The Heart Cut – founded by the husband-and-wife duo of former Bacardi exec Georgie Bell and ex-Sweet & Chilli Fabrizio Leoni – isn’t like that. They set out to create a whisky bottler that could introduce off-the-beaten-track distilleries to a new audience.
“Before we started, we looked at 20 independent bottlers operating in the UK,” says Bell. “We realised that, for the most part, these independent bottlers focused on Scotch and were catering exclusively to the 1% of the whisky drinker – so the whisky enthusiast rather than the whisky curious. There was a huge absence of any sort of brand advocacy or storytelling, anything like that – so that’s what we made sure we were doing with The Heart Cut.
“If you’re creating an independent bottling brand today, I think you need to be reflective of the landscape. Whisky does come from everywhere. If you’re just focusing on one nation, or one or two nations, you’re doing the growth of the whisky industry a disservice, and you’re not fully educating.”
As a result, The Heart Cut’s library of bottlings casts a wide net across the whisky atlas. Since launching at the end of 2023, the brand has released bottlings from Denmark, Norway, Oregon and California, to name just a few. There’s nothing from Scotland yet, although Bell assures that it’s not out of the question.
“The reason I love independent bottling as a model is it does give you flexibility to be able to showcase anything,” she explains.
“But the model means that we have to bottle bangers.
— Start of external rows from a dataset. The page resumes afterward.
## config.mk

```make
export PLATFORM = sky130hd
export DESIGN_NAME = wash_cycle_ctrl
export DESIGN_NICKNAME = d
export VERILOG_FILES = /design/src/rtl/wash_cycle_ctrl.sv
export SDC_FILE = /design/constraint.sdc
export NUM_CORES = 1
export LEC_CHECK = 0
export ABC_AREA = 1
export CAP_MARGIN = 10
export CORE_ASPECT_RATIO = 1.5
export CORE_MARGIN = 2
export CORE_UTILIZATION = 59
export CTS_BUF_LIST = sky130_fd_sc_hd__clkbuf_8
export CTS_CLUSTER_SIZE = 28
export DETAILED_ROUTE_END_ITERATION = 16
export GPL_TIMING_DRIVEN = 0
export PLACE_DENSITY = 0.8
export SYNTH_ARGS = -nofsm -noshare
export SYNTH_HDL_FRONTEND = slang
export SYNTH_SLANG_ARGS = --single-unit
```

## constraint.sdc

```tcl
create_clock -name clk -period 3.4 [get_ports clk]
set_input_delay 1.02 -clock clk [delete_from_list [all_inputs] [get_ports clk]]
set_output_delay 1.02 -clock clk [all_outputs]
set_load 0.01 [all_outputs]
```
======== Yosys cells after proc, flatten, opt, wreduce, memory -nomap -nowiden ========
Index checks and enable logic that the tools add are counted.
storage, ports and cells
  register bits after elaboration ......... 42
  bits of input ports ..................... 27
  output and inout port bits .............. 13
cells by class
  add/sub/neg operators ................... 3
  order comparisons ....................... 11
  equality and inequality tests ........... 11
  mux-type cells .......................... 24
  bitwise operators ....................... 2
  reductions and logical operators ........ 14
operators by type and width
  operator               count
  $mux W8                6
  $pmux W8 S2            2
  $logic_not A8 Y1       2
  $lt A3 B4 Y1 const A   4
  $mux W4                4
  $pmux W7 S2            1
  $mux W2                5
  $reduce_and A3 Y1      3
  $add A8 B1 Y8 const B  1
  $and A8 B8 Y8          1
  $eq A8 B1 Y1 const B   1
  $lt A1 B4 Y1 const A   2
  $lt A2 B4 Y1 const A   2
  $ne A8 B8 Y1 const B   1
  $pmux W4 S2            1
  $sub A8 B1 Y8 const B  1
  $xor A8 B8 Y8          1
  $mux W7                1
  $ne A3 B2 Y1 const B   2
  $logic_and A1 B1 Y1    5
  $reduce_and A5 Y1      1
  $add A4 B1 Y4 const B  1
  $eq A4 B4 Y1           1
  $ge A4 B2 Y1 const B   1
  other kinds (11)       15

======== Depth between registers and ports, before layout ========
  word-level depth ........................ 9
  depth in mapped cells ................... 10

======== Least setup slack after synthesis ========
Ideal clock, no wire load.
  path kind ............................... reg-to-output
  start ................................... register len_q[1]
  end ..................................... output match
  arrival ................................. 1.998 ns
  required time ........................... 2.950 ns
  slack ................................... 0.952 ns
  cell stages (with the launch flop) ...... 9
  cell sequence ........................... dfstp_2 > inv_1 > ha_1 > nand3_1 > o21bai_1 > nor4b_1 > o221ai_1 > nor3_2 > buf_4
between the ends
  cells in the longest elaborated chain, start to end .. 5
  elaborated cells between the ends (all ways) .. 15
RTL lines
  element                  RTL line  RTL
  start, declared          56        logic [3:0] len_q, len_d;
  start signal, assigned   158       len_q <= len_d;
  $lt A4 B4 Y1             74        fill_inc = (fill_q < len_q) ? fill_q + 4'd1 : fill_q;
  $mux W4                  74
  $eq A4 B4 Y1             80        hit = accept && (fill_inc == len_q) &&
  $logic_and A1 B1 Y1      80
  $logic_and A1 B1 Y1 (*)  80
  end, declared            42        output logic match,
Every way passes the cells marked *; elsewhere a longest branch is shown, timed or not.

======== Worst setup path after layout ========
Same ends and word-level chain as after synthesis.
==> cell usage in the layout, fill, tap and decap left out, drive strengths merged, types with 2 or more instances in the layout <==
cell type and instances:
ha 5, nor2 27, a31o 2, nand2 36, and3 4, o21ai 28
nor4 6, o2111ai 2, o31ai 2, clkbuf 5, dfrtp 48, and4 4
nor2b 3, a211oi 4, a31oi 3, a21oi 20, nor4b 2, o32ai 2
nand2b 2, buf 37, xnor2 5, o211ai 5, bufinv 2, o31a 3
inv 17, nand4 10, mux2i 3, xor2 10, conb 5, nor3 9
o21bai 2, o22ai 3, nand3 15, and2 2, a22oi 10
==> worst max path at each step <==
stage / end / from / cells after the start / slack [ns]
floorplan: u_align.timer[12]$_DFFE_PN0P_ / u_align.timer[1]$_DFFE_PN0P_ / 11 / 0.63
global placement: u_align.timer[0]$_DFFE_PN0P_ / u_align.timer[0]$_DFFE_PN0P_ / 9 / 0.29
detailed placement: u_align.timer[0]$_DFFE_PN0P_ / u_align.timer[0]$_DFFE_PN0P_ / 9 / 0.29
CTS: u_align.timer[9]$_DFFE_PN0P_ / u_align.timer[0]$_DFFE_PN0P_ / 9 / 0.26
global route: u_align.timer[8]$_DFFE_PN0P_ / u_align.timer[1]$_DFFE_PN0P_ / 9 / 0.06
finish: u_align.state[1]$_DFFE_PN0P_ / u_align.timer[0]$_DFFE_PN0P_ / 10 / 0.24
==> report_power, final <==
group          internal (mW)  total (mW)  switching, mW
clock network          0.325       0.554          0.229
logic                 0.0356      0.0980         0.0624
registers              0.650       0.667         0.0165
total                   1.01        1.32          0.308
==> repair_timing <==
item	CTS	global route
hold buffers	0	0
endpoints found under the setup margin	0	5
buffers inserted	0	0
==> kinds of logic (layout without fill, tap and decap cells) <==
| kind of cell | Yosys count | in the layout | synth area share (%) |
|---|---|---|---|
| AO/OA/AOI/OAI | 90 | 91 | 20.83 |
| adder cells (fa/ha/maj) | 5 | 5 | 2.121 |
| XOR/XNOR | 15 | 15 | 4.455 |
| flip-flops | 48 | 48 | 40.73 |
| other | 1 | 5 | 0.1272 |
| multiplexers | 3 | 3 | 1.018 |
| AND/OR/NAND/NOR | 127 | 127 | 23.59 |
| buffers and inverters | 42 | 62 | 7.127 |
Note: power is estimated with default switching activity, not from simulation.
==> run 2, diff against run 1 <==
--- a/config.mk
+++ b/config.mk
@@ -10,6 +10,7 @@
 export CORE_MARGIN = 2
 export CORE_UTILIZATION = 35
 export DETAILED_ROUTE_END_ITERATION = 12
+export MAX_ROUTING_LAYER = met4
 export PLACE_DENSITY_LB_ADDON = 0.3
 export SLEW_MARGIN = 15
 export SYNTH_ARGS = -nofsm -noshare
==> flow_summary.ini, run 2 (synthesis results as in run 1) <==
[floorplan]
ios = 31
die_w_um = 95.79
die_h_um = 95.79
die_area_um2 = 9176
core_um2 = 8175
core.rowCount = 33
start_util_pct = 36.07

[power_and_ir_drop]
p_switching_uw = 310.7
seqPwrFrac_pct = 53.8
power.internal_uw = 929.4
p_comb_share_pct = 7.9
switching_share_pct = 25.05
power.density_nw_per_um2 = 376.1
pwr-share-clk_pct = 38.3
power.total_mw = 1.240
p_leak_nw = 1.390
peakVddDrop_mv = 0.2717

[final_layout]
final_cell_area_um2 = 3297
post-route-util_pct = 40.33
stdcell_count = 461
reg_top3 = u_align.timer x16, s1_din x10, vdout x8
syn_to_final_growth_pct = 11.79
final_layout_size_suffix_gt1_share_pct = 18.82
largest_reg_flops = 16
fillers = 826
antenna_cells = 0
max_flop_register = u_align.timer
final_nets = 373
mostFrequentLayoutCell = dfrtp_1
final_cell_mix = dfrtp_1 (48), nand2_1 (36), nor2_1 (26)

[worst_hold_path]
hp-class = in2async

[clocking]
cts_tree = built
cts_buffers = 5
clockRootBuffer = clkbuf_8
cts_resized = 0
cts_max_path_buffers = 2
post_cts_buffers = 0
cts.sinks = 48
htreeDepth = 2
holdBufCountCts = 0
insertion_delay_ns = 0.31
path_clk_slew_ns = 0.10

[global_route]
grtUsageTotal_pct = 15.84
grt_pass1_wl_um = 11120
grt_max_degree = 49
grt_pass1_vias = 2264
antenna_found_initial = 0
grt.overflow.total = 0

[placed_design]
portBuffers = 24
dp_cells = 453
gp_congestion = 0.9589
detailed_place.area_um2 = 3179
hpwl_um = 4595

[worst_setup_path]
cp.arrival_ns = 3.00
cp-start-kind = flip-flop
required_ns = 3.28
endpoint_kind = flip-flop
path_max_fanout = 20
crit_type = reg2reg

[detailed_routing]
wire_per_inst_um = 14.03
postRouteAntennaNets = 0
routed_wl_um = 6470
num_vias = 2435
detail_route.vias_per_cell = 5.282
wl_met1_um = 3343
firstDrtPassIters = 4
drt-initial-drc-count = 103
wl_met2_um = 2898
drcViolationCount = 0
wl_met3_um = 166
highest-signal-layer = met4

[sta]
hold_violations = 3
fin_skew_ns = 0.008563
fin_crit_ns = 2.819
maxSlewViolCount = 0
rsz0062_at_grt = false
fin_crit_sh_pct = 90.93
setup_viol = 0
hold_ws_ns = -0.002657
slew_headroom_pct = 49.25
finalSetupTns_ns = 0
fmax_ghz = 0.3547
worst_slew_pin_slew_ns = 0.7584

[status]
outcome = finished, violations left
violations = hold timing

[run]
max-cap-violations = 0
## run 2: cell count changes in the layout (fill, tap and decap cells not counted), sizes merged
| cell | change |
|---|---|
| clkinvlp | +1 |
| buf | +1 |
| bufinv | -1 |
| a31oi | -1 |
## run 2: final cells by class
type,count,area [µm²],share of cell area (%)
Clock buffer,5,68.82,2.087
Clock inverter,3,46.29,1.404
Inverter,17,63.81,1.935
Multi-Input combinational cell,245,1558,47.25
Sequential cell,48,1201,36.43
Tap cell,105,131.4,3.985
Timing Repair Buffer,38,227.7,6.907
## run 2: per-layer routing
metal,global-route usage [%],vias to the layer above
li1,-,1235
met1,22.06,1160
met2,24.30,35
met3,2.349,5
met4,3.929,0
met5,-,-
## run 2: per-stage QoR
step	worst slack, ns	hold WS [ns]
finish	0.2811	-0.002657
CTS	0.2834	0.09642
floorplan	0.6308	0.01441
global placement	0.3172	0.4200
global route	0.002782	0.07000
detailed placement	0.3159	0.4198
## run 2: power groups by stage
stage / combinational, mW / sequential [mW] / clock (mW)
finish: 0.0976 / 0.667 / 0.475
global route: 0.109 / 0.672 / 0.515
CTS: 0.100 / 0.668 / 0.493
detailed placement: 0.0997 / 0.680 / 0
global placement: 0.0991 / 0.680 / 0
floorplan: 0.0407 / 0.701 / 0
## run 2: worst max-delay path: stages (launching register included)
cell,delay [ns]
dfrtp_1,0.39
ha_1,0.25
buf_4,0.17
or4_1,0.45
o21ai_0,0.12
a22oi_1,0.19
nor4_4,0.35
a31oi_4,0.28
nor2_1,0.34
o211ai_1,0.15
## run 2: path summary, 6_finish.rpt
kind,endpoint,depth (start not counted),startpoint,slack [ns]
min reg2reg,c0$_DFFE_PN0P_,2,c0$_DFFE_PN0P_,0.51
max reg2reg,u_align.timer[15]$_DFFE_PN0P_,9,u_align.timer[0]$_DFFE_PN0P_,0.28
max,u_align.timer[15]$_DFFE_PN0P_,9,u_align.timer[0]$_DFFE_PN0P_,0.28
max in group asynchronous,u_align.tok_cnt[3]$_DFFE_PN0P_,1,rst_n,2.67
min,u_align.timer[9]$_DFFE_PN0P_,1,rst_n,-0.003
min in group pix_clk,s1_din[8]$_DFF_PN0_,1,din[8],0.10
Because we’re small batch and we’re introducing these producers to a new audience, it’s our responsibility to make sure that everything we bottle is amazing. And it has to be accessible – in its price but also accessible by design, accessible by language.”
For its 11th and most recent release, the brand has collaborated with Irish whiskey broker JJ Corry on a small-batch blend of JJ Corry’s stocks matured and finished across oloroso, Pedro Ximenez and pajarete casks. The release delves deeper into the relationship between curation, bottling and the tastemakers of the whisky world.
JJ Corry was launched in 2016 by former Diageo exec Louise McGuane to revive the Irish whiskey tradition of bonding. Like bottlers, McGuane doesn’t distil any whiskey herself but instead ages, blends, and bottles crowdsourced casks.
“[McGuane’s approach] to being a bonder is similar to what we’re doing,” says Bell. “It gives you the flexibility and fluidity to reflect and cater what the whisky drinker wants. Like us, they’re not stuck in one style and way of doing things, we can both evolve as time goes on and I think that’s important in a modern whisky brand.”